### [Dataset]

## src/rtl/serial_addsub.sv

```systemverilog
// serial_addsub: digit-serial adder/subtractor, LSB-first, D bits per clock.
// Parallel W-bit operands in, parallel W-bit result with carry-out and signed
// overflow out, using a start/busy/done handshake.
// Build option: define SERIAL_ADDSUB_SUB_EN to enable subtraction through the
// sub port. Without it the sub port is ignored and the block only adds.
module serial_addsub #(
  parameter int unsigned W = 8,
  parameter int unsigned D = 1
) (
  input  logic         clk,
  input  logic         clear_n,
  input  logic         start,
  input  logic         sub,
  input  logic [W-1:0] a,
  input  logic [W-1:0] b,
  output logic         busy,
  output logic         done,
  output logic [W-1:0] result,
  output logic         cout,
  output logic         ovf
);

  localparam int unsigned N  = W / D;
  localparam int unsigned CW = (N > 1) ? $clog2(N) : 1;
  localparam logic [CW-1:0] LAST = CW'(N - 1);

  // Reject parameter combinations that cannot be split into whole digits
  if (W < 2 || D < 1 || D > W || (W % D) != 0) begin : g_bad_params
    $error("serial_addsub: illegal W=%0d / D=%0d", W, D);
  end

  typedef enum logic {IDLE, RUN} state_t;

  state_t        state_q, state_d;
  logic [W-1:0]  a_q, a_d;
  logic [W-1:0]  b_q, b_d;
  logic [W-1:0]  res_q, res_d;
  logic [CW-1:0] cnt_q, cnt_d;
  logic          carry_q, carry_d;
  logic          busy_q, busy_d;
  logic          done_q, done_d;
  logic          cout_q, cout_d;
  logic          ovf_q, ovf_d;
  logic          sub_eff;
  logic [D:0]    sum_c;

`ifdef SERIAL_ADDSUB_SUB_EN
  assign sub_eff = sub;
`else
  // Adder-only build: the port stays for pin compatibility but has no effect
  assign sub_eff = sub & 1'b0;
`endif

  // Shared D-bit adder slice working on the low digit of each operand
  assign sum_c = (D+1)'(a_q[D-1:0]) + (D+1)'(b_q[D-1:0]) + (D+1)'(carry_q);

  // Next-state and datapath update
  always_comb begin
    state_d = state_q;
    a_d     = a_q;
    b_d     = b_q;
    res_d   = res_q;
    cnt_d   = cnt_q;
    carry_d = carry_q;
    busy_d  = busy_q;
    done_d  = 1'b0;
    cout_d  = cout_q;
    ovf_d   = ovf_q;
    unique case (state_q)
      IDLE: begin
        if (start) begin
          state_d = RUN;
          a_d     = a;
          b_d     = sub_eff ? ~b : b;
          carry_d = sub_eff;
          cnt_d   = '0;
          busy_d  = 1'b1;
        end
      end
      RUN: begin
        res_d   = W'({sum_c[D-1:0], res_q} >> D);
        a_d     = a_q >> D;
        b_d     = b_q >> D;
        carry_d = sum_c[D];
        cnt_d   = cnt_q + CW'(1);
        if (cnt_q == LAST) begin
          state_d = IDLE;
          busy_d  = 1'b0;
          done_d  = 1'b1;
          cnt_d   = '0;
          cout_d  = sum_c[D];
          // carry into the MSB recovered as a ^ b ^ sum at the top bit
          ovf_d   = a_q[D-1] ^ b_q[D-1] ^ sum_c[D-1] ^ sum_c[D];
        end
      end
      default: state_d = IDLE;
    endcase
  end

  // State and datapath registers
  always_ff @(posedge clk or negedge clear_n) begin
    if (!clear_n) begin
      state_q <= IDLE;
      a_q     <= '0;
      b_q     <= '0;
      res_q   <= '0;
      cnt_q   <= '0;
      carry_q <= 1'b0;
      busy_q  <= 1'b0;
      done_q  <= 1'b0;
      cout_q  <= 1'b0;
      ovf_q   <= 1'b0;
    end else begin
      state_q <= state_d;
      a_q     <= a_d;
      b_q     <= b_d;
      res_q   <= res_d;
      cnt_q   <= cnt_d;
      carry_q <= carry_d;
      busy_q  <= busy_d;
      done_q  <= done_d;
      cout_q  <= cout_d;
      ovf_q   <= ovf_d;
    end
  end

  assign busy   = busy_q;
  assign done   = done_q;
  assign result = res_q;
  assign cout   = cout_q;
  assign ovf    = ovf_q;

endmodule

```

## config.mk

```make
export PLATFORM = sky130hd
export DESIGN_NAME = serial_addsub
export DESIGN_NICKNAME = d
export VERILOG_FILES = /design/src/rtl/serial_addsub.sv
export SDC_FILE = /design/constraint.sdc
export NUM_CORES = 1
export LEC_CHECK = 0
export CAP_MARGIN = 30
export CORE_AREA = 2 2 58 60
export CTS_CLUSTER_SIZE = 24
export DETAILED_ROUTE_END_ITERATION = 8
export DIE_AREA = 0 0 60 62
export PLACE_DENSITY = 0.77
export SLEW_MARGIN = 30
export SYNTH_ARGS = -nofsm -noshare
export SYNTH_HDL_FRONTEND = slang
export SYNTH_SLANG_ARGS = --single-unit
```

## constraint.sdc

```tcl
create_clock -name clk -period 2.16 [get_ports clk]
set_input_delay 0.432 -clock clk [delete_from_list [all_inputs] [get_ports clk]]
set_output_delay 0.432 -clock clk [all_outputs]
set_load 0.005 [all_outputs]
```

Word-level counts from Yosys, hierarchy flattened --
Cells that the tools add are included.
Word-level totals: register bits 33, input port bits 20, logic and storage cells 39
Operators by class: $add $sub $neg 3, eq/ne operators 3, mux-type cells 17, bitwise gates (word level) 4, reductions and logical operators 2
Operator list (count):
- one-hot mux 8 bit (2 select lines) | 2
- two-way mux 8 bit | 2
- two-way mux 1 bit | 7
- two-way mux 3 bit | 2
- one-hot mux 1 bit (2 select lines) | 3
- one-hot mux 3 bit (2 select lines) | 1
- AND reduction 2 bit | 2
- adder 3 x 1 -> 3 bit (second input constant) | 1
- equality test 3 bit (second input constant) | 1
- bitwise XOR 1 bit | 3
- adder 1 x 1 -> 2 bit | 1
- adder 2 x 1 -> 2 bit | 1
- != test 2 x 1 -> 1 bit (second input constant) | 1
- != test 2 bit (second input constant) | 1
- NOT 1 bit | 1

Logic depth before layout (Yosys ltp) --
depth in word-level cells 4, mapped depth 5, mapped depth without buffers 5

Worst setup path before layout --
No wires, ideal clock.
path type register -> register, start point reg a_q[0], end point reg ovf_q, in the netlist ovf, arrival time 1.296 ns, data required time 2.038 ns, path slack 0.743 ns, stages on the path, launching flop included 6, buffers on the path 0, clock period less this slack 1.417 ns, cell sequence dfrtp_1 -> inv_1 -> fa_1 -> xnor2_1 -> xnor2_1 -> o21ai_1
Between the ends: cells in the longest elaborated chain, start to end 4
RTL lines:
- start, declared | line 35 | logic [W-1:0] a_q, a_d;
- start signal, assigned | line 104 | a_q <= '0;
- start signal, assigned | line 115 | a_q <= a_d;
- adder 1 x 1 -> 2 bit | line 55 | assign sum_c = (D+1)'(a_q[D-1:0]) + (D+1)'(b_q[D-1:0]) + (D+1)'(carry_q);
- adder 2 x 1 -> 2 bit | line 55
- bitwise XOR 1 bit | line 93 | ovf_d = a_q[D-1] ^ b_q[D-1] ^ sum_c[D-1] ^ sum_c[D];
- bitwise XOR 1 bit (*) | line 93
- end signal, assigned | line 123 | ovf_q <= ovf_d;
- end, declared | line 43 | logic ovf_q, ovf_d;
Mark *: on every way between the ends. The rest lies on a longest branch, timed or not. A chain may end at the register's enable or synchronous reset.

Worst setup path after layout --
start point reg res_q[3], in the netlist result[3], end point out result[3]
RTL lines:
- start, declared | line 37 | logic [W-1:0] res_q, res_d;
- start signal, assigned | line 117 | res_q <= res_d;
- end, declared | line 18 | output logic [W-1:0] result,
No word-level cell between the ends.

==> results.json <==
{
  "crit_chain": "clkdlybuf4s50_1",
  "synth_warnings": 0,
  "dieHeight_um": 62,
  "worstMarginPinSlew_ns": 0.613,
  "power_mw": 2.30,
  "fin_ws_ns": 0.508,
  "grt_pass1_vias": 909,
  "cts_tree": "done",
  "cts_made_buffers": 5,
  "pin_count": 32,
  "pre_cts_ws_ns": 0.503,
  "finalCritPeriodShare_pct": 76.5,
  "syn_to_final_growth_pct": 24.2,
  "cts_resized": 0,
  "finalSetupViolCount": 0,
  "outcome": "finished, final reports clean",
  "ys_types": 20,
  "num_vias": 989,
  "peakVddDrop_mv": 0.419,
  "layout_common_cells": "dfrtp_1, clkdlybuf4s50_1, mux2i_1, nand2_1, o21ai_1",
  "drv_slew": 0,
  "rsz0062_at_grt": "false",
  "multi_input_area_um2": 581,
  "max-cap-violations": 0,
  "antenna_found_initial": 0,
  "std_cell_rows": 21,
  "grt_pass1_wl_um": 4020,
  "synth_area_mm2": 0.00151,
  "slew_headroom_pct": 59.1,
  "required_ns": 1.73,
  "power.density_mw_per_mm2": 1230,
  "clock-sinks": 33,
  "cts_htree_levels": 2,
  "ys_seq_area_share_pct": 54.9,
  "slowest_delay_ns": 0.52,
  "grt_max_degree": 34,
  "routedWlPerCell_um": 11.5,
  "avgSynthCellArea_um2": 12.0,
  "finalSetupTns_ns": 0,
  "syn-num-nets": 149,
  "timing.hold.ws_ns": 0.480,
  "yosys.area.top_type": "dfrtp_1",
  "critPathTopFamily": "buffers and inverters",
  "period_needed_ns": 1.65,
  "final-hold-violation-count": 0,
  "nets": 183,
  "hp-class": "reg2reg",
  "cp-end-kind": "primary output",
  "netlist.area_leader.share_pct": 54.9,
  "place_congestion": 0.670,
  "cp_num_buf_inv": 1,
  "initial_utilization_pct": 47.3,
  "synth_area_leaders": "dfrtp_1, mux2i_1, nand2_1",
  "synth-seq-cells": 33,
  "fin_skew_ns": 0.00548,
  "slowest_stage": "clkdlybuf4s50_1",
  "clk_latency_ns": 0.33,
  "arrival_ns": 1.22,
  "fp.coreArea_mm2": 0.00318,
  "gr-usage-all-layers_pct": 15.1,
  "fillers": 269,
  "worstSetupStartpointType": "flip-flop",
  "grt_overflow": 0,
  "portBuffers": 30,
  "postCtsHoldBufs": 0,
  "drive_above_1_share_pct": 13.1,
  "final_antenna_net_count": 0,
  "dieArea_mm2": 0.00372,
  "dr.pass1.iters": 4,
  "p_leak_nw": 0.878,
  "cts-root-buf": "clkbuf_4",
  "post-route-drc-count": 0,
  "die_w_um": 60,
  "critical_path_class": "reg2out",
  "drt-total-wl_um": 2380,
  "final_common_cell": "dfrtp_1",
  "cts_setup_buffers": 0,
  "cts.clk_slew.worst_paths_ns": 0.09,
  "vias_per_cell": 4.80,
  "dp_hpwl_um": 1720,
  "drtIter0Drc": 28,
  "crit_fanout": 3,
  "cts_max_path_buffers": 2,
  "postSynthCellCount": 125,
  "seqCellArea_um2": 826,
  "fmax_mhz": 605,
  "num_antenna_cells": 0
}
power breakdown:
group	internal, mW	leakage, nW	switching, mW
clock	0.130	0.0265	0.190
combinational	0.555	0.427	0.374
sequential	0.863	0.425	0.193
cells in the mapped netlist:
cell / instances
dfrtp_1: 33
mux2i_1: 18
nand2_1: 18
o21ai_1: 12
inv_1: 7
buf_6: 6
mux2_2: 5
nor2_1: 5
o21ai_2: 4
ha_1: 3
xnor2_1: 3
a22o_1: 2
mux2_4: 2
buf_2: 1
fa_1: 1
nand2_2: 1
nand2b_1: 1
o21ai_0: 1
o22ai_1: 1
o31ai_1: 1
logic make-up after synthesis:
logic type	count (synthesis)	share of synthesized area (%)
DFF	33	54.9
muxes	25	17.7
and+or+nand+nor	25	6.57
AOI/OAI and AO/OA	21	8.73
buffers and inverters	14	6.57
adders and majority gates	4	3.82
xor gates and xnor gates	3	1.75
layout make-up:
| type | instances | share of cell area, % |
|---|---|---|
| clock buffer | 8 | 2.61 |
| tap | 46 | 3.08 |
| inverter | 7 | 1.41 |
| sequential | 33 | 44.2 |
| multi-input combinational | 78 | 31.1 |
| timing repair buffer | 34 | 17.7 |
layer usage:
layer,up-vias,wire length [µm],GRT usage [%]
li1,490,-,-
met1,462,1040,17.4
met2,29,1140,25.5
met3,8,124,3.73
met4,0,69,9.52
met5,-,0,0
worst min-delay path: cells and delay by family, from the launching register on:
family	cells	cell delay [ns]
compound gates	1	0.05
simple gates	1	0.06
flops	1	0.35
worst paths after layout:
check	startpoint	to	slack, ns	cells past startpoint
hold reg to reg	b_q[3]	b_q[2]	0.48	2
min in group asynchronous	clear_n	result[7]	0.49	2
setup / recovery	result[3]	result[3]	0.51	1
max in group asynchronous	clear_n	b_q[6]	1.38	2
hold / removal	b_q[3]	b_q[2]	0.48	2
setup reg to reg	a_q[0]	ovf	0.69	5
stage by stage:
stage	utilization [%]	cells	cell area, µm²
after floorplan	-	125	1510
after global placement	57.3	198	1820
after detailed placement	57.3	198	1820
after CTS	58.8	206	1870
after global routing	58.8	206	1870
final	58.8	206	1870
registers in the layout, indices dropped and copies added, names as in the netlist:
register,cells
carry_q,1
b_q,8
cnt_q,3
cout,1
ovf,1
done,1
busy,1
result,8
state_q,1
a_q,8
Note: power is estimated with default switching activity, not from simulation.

### [Task description]
All lines from the one with "setup reg to" to the end of the material above should be copied exactly, both ends included, and nothing else.

### [Task solution]
setup reg to reg	a_q[0]	ovf	0.69	5
stage by stage:
stage	utilization [%]	cells	cell area, µm²
after floorplan	-	125	1510
after global placement	57.3	198	1820
after detailed placement	57.3	198	1820
after CTS	58.8	206	1870
after global routing	58.8	206	1870
final	58.8	206	1870
registers in the layout, indices dropped and copies added, names as in the netlist:
register,cells
carry_q,1
b_q,8
cnt_q,3
cout,1
ovf,1
done,1
busy,1
result,8
state_q,1
a_q,8
Note: power is estimated with default switching activity, not from simulation.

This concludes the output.